Llegan las Navidades, en plena crisis económica, y las autoridades políticas y económicas nos obligan a consumir. Si no hay consumo, dicen, se cerrarán más empresas, miles de trabajadores irán a la calle, se hundirá más aún el PIB, y todos seremos más pobres. Es posible que, técnicamente, tengan razón. Pero ninguno de esos responsables políticos alerta sobre la enfermedad del consumo. Porque ¿consumir qué?

La revolución tecnológica ha inundado el mercado de artefactos muchas veces innecesarios. Nos emborrachamos de tecnología digital. Un dato: en España hay más teléfonos móviles que habitantes. Eso significa que hay muchos con media docena de aparatos. ¿Es eso progreso?

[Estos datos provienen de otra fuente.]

===== src/common/game_pkg.sv =====
`default_nettype none

package game_pkg;

	// ========================================
	// board geometry and game constants
	// ========================================
	localparam int board_size = 4;
	localparam int cell_count = board_size * board_size;
	localparam int win_exp = 11;

	// fibonacci lfsr, taps 16 14 13 11 map to bits 15 13 12 10.
	localparam logic [15:0] lfsr_seed = 16'hace1;
	localparam logic [15:0] lfsr_taps = 16'hb400;

	// ========================================
	// types
	// ========================================
	typedef logic [3:0] exp_t;
	typedef logic [3:0] cell_addr_t;

	typedef enum logic [1:0]
	{
		dir_left,
		dir_right,
		dir_up,
		dir_down
	} dir_e;

	typedef enum logic [3:0]
	{
		state_idle,
		state_gen_first,
		state_gen_second,
		state_wait_move,
		state_shift,
		state_spawn,
		state_check,
		state_win,
		state_lose
	} game_state_e;

	typedef enum logic [1:0]
	{
		master_shifter,
		master_scanner,
		master_host
	} master_e;

endpackage

`default_nettype wire


===== src/common/board_bus_if.sv =====
`default_nettype none

// one master's view of the shared board memory.
interface board_bus_if;

	logic req;
	logic we;
	game_pkg::cell_addr_t addr;
	game_pkg::exp_t wdata;
	logic gnt;
	game_pkg::exp_t rdata;
	logic rvalid;

	modport master
	(
		output req,
		output we,
		output addr,
		output wdata,
		input gnt,
		input rdata,
		input rvalid
	);

	modport arbiter
	(
		input req,
		input we,
		input addr,
		input wdata,
		output gnt,
		output rdata,
		output rvalid
	);

endinterface

`default_nettype wire


===== src/board/board_ram.sv =====
`default_nettype none

module board_ram
(
	input logic clk,
	input logic rst,
	input logic we,
	input game_pkg::cell_addr_t addr,
	input game_pkg::exp_t wdata,
	output game_pkg::exp_t rdata,
	input logic clear
);

	game_pkg::exp_t mem [game_pkg::cell_count];

	// the board starts empty and is wiped again when a finished game is acknowledged.
	always_ff @(posedge clk)
	begin
		if (rst || clear)
		begin
			for (int i = 0; i < game_pkg::cell_count; i++)
			begin
				mem[i] <= '0;
			end
		end
		else if (we)
		begin
			mem[addr] <= wdata;
		end
	end

	// read data shows up one cycle after the access.
	always_ff @(posedge clk)
	begin
		rdata <= mem[addr];
	end

endmodule

`default_nettype wire


===== src/board/board_arbiter.sv =====
`default_nettype none

module board_arbiter
(
	input logic clk,
	input logic rst,
	board_bus_if.arbiter shifter_bus,
	board_bus_if.arbiter scanner_bus,
	board_bus_if.arbiter host_bus,
	output logic ram_we,
	output game_pkg::cell_addr_t ram_addr,
	output game_pkg::exp_t ram_wdata,
	input game_pkg::exp_t ram_rdata
);

	game_pkg::master_e sel;
	logic any_req;
	logic rd_pending;
	game_pkg::master_e rd_master;

	// fixed priority, shifter first and host last.
	always_comb
	begin
		any_req = shifter_bus.req || scanner_bus.req || host_bus.req;
		sel = game_pkg::master_host;
		ram_we = 1'b0;
		ram_addr = host_bus.addr;
		ram_wdata = host_bus.wdata;
		if (shifter_bus.req)
		begin
			sel = game_pkg::master_shifter;
			ram_we = shifter_bus.we;
			ram_addr = shifter_bus.addr;
			ram_wdata = shifter_bus.wdata;
		end
		else if (scanner_bus.req)
		begin
			sel = game_pkg::master_scanner;
			ram_we = scanner_bus.we;
			ram_addr = scanner_bus.addr;
			ram_wdata = scanner_bus.wdata;
		end
		else if (host_bus.req)
		begin
			ram_we = host_bus.we;
		end
	end

	assign shifter_bus.gnt = shifter_bus.req;
	assign scanner_bus.gnt = scanner_bus.req && !shifter_bus.req;
	assign host_bus.gnt = host_bus.req && !shifter_bus.req && !scanner_bus.req;

	// remember who owns the read that is in flight.
	always_ff @(posedge clk)
	begin
		if (rst)
		begin
			rd_pending <= 1'b0;
			rd_master <= game_pkg::master_host;
		end
		else
		begin
			rd_pending <= any_req && !ram_we;
			rd_master <= sel;
		end
	end

	assign shifter_bus.rvalid = rd_pending && (rd_master == game_pkg::master_shifter);
	assign scanner_bus.rvalid = rd_pending && (rd_master == game_pkg::master_scanner);
	assign host_bus.rvalid = rd_pending && (rd_master == game_pkg::master_host);

	assign shifter_bus.rdata = shifter_bus.rvalid ? ram_rdata : '0;
	assign scanner_bus.rdata = scanner_bus.rvalid ? ram_rdata : '0;
	assign host_bus.rdata = host_bus.rvalid ? ram_rdata : '0;

endmodule

`default_nettype wire


===== src/logic/line_shifter.sv =====
`default_nettype none

module line_shifter
(
	input logic clk,
	input logic rst,
	board_bus_if.master bus,
	input logic shift_start,
	input game_pkg::dir_e dir,
	output logic shift_done,
	output logic moved
);

	typedef enum logic [2:0]
	{
		ls_idle,
		ls_rd_req,
		ls_rd_wait,
		ls_merge,
		ls_wr_req
	} ls_state_e;

	ls_state_e ls_state;
	game_pkg::dir_e dir_q;
	logic [1:0] line_idx;
	logic [1:0] pos;
	game_pkg::exp_t [3:0] cur_line;
	game_pkg::exp_t [3:0] new_line;
	game_pkg::exp_t [3:0] merged;

	// position 0 is the leading edge, the side the tiles slide toward.
	function automatic game_pkg::cell_addr_t cell_addr(input game_pkg::dir_e d,
		input logic [1:0] line, input logic [1:0] p);
		case (d)
			game_pkg::dir_left:
				return {line, p};
			game_pkg::dir_right:
				return {line, 2'd3 - p};
			game_pkg::dir_up:
				return {p, line};
			default:
				return {2'd3 - p, line};
		endcase
	endfunction

	// pack the non-zero tiles, then merge equal pairs once each from the leading edge.
	function automatic logic [15:0] slide_line(input game_pkg::exp_t [3:0] in_line);
		game_pkg::exp_t [4:0] packed_v;
		game_pkg::exp_t [3:0] result;
		int n;
		int k;
		logic skip;
		packed_v = '0;
		result = '0;
		n = 0;
		k = 0;
		skip = 1'b0;
		for (int i = 0; i < 4; i++)
		begin
			if (in_line[i] != '0)
			begin
				packed_v[n] = in_line[i];
				n++;
			end
		end
		for (int i = 0; i < 4; i++)
		begin
			if (skip)
				skip = 1'b0;
			else if (packed_v[i] != '0)
			begin
				result[k] = packed_v[i];
				if (packed_v[i] == packed_v[i + 1])
				begin
					result[k] = packed_v[i] + 4'd1;
					skip = 1'b1;
				end
				k++;
			end
		end
		return result;
	endfunction

	assign merged = slide_line(cur_line);

	assign bus.req = (ls_state == ls_rd_req) || (ls_state == ls_wr_req);
	assign bus.we = (ls_state == ls_wr_req);
	assign bus.addr = cell_addr(dir_q, line_idx, pos);
	assign bus.wdata = new_line[pos];

	always_ff @(posedge clk)
	begin
		if (rst)
		begin
			ls_state <= ls_idle;
			line_idx <= '0;
			pos <= '0;
			shift_done <= 1'b0;
			moved <= 1'b0;
		end
		else
		begin
			shift_done <= 1'b0;
			case (ls_state)
				ls_idle:
				begin
					if (shift_start)
					begin
						dir_q <= dir;
						line_idx <= '0;
						pos <= 2'd3;
						moved <= 1'b0;
						ls_state <= ls_rd_req;
					end
				end
				ls_rd_req:
				begin
					if (bus.gnt)
						ls_state <= ls_rd_wait;
				end
				ls_rd_wait:
				begin
					if (bus.rvalid)
					begin
						cur_line[pos] <= bus.rdata;
						if (pos == '0)
							ls_state <= ls_merge;
						else
						begin
							pos <= pos - 2'd1;
							ls_state <= ls_rd_req;
						end
					end
				end
				ls_merge:
				begin
					new_line <= merged;
					if (merged != cur_line)
						moved <= 1'b1;
					ls_state <= ls_wr_req;
				end
				ls_wr_req:
				begin
					if (bus.gnt)
					begin
						pos <= pos + 2'd1;
						if (pos == 2'd3 && line_idx == 2'd3)
						begin
							shift_done <= 1'b1;
							ls_state <= ls_idle;
						end
						else if (pos == 2'd3)
						begin
							// the next line is read from its far edge again.
							line_idx <= line_idx + 2'd1;
							pos <= 2'd3;
							ls_state <= ls_rd_req;
						end
					end
				end
				default:
				begin
					ls_state <= ls_idle;
				end
			endcase
		end
	end

endmodule

`default_nettype wire


===== src/logic/board_scanner.sv =====
`default_nettype none

module board_scanner
(
	input logic clk,
	input logic rst,
	board_bus_if.master bus,
	input logic scan_start,
	input logic spawn,
	output logic scan_done,
	output logic [4:0] empty_count,
	output game_pkg::exp_t max_exp,
	output logic can_merge
);

	typedef enum logic [2:0]
	{
		sc_idle,
		sc_rd_req,
		sc_rd_wait,
		sc_step,
		sc_pick,
		sc_wr_req
	} sc_state_e;

	sc_state_e sc_state;
	logic spawn_q;
	game_pkg::cell_addr_t idx;
	logic [15:0] empty_mask;
	game_pkg::exp_t [3:0] hist;
	logic [15:0] lfsr;
	logic [15:0] lfsr_next;
	logic cell_empty;
	logic [4:0] empty_next;
	logic [4:0] spawn_rank;
	game_pkg::cell_addr_t spawn_addr;
	game_pkg::exp_t spawn_val;

	// returns the address of the empty cell with the given rank.
	function automatic game_pkg::cell_addr_t pick_empty(input logic [15:0] mask,
		input logic [4:0] rank);
		game_pkg::cell_addr_t sel;
		logic [4:0] seen;
		sel = '0;
		seen = '0;
		for (int i = 0; i < game_pkg::cell_count; i++)
		begin
			if (mask[i])
			begin
				if (seen == rank)
					sel = game_pkg::cell_addr_t'(i);
				seen = seen + 5'd1;
			end
		end
		return sel;
	endfunction

	assign lfsr_next = {lfsr[14:0], ^(lfsr & game_pkg::lfsr_taps)};
	assign cell_empty = (bus.rdata == '0);
	assign empty_next = empty_count + 5'(cell_empty);
	assign spawn_rank = 5'(lfsr % {11'd0, empty_count});

	assign bus.req = (sc_state == sc_rd_req) || (sc_state == sc_wr_req);
	assign bus.we = (sc_state == sc_wr_req);
	assign bus.addr = (sc_state == sc_wr_req) ? spawn_addr : idx;
	assign bus.wdata = spawn_val;

	always_ff @(posedge clk)
	begin
		if (rst)
		begin
			sc_state <= sc_idle;
			spawn_q <= 1'b0;
			idx <= '0;
			lfsr <= game_pkg::lfsr_seed;
			scan_done <= 1'b0;
			empty_count <= '0;
			max_exp <= '0;
			can_merge <= 1'b0;
		end
		else
		begin
			scan_done <= 1'b0;
			case (sc_state)
				sc_idle:
				begin
					if (scan_start)
					begin
						spawn_q <= spawn;
						idx <= '0;
						empty_count <= '0;
						max_exp <= '0;
						can_merge <= 1'b0;
						sc_state <= sc_rd_req;
					end
				end
				sc_rd_req:
				begin
					if (bus.gnt)
						sc_state <= sc_rd_wait;
				end
				sc_rd_wait:
				begin
					if (bus.rvalid)
					begin
						empty_mask[idx] <= cell_empty;
						empty_count <= empty_next;
						if (bus.rdata > max_exp)
							max_exp <= bus.rdata;
						// hist[0] is the left neighbour, hist[3] the cell above.
						if (!cell_empty && ((idx[1:0] != '0 && bus.rdata == hist[0]) ||
							(idx[3:2] != '0 && bus.rdata == hist[3])))
							can_merge <= 1'b1;
						hist <= {hist[2:0], bus.rdata};
						idx <= idx + 4'd1;
						if (idx != 4'd15)
							sc_state <= sc_rd_req;
						else if (spawn_q && empty_next != '0)
							sc_state <= sc_step;
						else
						begin
							scan_done <= 1'b1;
							sc_state <= sc_idle;
						end
					end
				end
				sc_step:
				begin
					lfsr <= lfsr_next;
					sc_state <= sc_pick;
				end
				sc_pick:
				begin
					spawn_addr <= pick_empty(empty_mask, spawn_rank);
					spawn_val <= (lfsr[3:0] == 4'd0) ? 4'd2 : 4'd1;
					sc_state <= sc_wr_req;
				end
				sc_wr_req:
				begin
					if (bus.gnt)
					begin
						scan_done <= 1'b1;
						sc_state <= sc_idle;
					end
				end
				default:
				begin
					sc_state <= sc_idle;
				end
			endcase
		end
	end

endmodule

`default_nettype wire


===== src/logic/game_fsm.sv =====
`default_nettype none

module game_fsm
(
	input logic clk,
	input logic rst,
	input logic start,
	input logic ack,
	input logic move_valid,
	input game_pkg::dir_e dir,
	output logic move_ready,
	output logic busy,
	output logic win,
	output logic lose,
	output game_pkg::game_state_e state,
	output logic shift_start,
	output game_pkg::dir_e shift_dir,
	input logic shift_done,
	input logic moved,
	output logic scan_start,
	output logic spawn,
	input logic scan_done,
	input logic [4:0] empty_count,
	input game_pkg::exp_t max_exp,
	input logic can_merge,
	output logic board_clear
);

	// ========================================
	// state register
	// ========================================
	// each worker gets its start pulse on the edge that enters the state
	// which waits for it.
	always_ff @(posedge clk)
	begin
		if (rst)
		begin
			state <= game_pkg::state_idle;
			shift_start <= 1'b0;
			shift_dir <= game_pkg::dir_left;
			scan_start <= 1'b0;
			spawn <= 1'b0;
		end
		else
		begin
			shift_start <= 1'b0;
			scan_start <= 1'b0;
			case (state)
				game_pkg::state_idle:
				begin
					if (start)
					begin
						state <= game_pkg::state_gen_first;
						scan_start <= 1'b1;
						spawn <= 1'b1;
					end
				end
				game_pkg::state_gen_first:
				begin
					if (scan_done)
					begin
						state <= game_pkg::state_gen_second;
						scan_start <= 1'b1;
						spawn <= 1'b1;
					end
				end
				game_pkg::state_gen_second:
				begin
					if (scan_done)
					begin
						state <= game_pkg::state_wait_move;
					end
				end
				game_pkg::state_wait_move:
				begin
					if (move_valid)
					begin
						state <= game_pkg::state_shift;
						shift_start <= 1'b1;
						shift_dir <= dir;
					end
				end
				game_pkg::state_shift:
				begin
					if (shift_done && moved)
					begin
						state <= game_pkg::state_spawn;
						scan_start <= 1'b1;
						spawn <= 1'b1;
					end
					else if (shift_done)
					begin
						state <= game_pkg::state_wait_move;
					end
				end
				game_pkg::state_spawn:
				begin
					if (scan_done)
					begin
						state <= game_pkg::state_check;
						scan_start <= 1'b1;
						spawn <= 1'b0;
					end
				end
				game_pkg::state_check:
				begin
					if (scan_done)
					begin
						if (max_exp >= game_pkg::exp_t'(game_pkg::win_exp))
							state <= game_pkg::state_win;
						else if (empty_count == '0 && !can_merge)
							state <= game_pkg::state_lose;
						else
							state <= game_pkg::state_wait_move;
					end
				end
				game_pkg::state_win, game_pkg::state_lose:
				begin
					if (ack)
					begin
						state <= game_pkg::state_idle;
					end
				end
				default:
				begin
					state <= game_pkg::state_idle;
				end
			endcase
		end
	end

	// ========================================
	// status outputs
	// ========================================
	assign move_ready = (state == game_pkg::state_wait_move);
	assign win = (state == game_pkg::state_win);
	assign lose = (state == game_pkg::state_lose);
	assign busy = !(move_ready || win || lose || state == game_pkg::state_idle);
	assign board_clear = (win || lose) && ack;

endmodule

`default_nettype wire


===== src/logic/game_top.sv =====
`default_nettype none

module game_top
(
	input logic clk,
	input logic rst,
	input logic start,
	input logic ack,
	input logic move_valid,
	input game_pkg::dir_e dir,
	output logic move_ready,
	output logic busy,
	output logic win,
	output logic lose,
	output game_pkg::game_state_e state,
	input logic host_req,
	input logic host_we,
	input game_pkg::cell_addr_t host_addr,
	input game_pkg::exp_t host_wdata,
	output logic host_gnt,
	output game_pkg::exp_t host_rdata,
	output logic host_rvalid
);

	logic ram_we;
	game_pkg::cell_addr_t ram_addr;
	game_pkg::exp_t ram_wdata;
	game_pkg::exp_t ram_rdata;
	logic board_clear;
	logic shift_start;
	game_pkg::dir_e shift_dir;
	logic shift_done;
	logic moved;
	logic scan_start;
	logic spawn;
	logic scan_done;
	logic [4:0] empty_count;
	game_pkg::exp_t max_exp;
	logic can_merge;

	board_bus_if shifter_bus();
	board_bus_if scanner_bus();
	board_bus_if host_bus();

	// the host port is the testbench's window onto the board.
	assign host_bus.req = host_req;
	assign host_bus.we = host_we;
	assign host_bus.addr = host_addr;
	assign host_bus.wdata = host_wdata;
	assign host_gnt = host_bus.gnt;
	assign host_rdata = host_bus.rdata;
	assign host_rvalid = host_bus.rvalid;

	board_ram u_ram (.clk, .rst, .we(ram_we), .addr(ram_addr), .wdata(ram_wdata),
		.rdata(ram_rdata), .clear(board_clear));

	board_arbiter u_arbiter (.clk, .rst, .shifter_bus, .scanner_bus, .host_bus,
		.ram_we, .ram_addr, .ram_wdata, .ram_rdata);

	line_shifter u_shifter (.clk, .rst, .bus(shifter_bus), .shift_start,
		.dir(shift_dir), .shift_done, .moved);

	board_scanner u_scanner (.clk, .rst, .bus(scanner_bus), .scan_start, .spawn,
		.scan_done, .empty_count, .max_exp, .can_merge);

	game_fsm u_fsm (.clk, .rst, .start, .ack, .move_valid, .dir, .move_ready, .busy,
		.win, .lose, .state, .shift_start, .shift_dir, .shift_done, .moved, .scan_start,
		.spawn, .scan_done, .empty_count, .max_exp, .can_merge, .board_clear);

endmodule

`default_nettype wire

En la orgía consumista que precede a las fiestas, he encontrado un oasis, además de las sensatas reflexiones de Almudena, Llamazares y Sampedro: el portavoz de la Federación de Asociaciones de Consumidores y Usuarios de Andalucía (FACUA), Rubén Sánchez. "Ésta es una crisis del sistema capitalista, que nos obliga a consumir en exceso; si no, el sistema se cae", me comenta Sánchez. Hay que consumir, sí, pero racionalmente. "Debemos ahorrar, ahora y siempre". De lo contrario, podrían salvarse algunas empresas, pero a costa del suicidio económico de miles de consumidores.

La enfermedad infantil del consumismo hay que combatirla en todos los frentes. Los primeros que deberían dar ejemplo son los responsables políticos. De hecho, el Ministerio de Sanidad y Consumo ha iniciado una campaña bajo el eslogan "en estas fiestas, compra con criterio". Pero desde otras instancias gubernamentales se hace un llamamiento al gasto. Para comprar cosas que no necesitamos.

Mejor sería transformar esta malvada democracia de consumo que convierte a los ciudadanos en enloquecidos compradores capaces de pisotear hasta la muerte a un pobre vigilante.

Quizá seríamos más felices. Más ricos, con menos cosas, como nos recuerda el poeta manchego Federico Gallego Ripio, autor de los versos que encabezan este texto. No nos vendría mal un tiempo de austeridad consciente.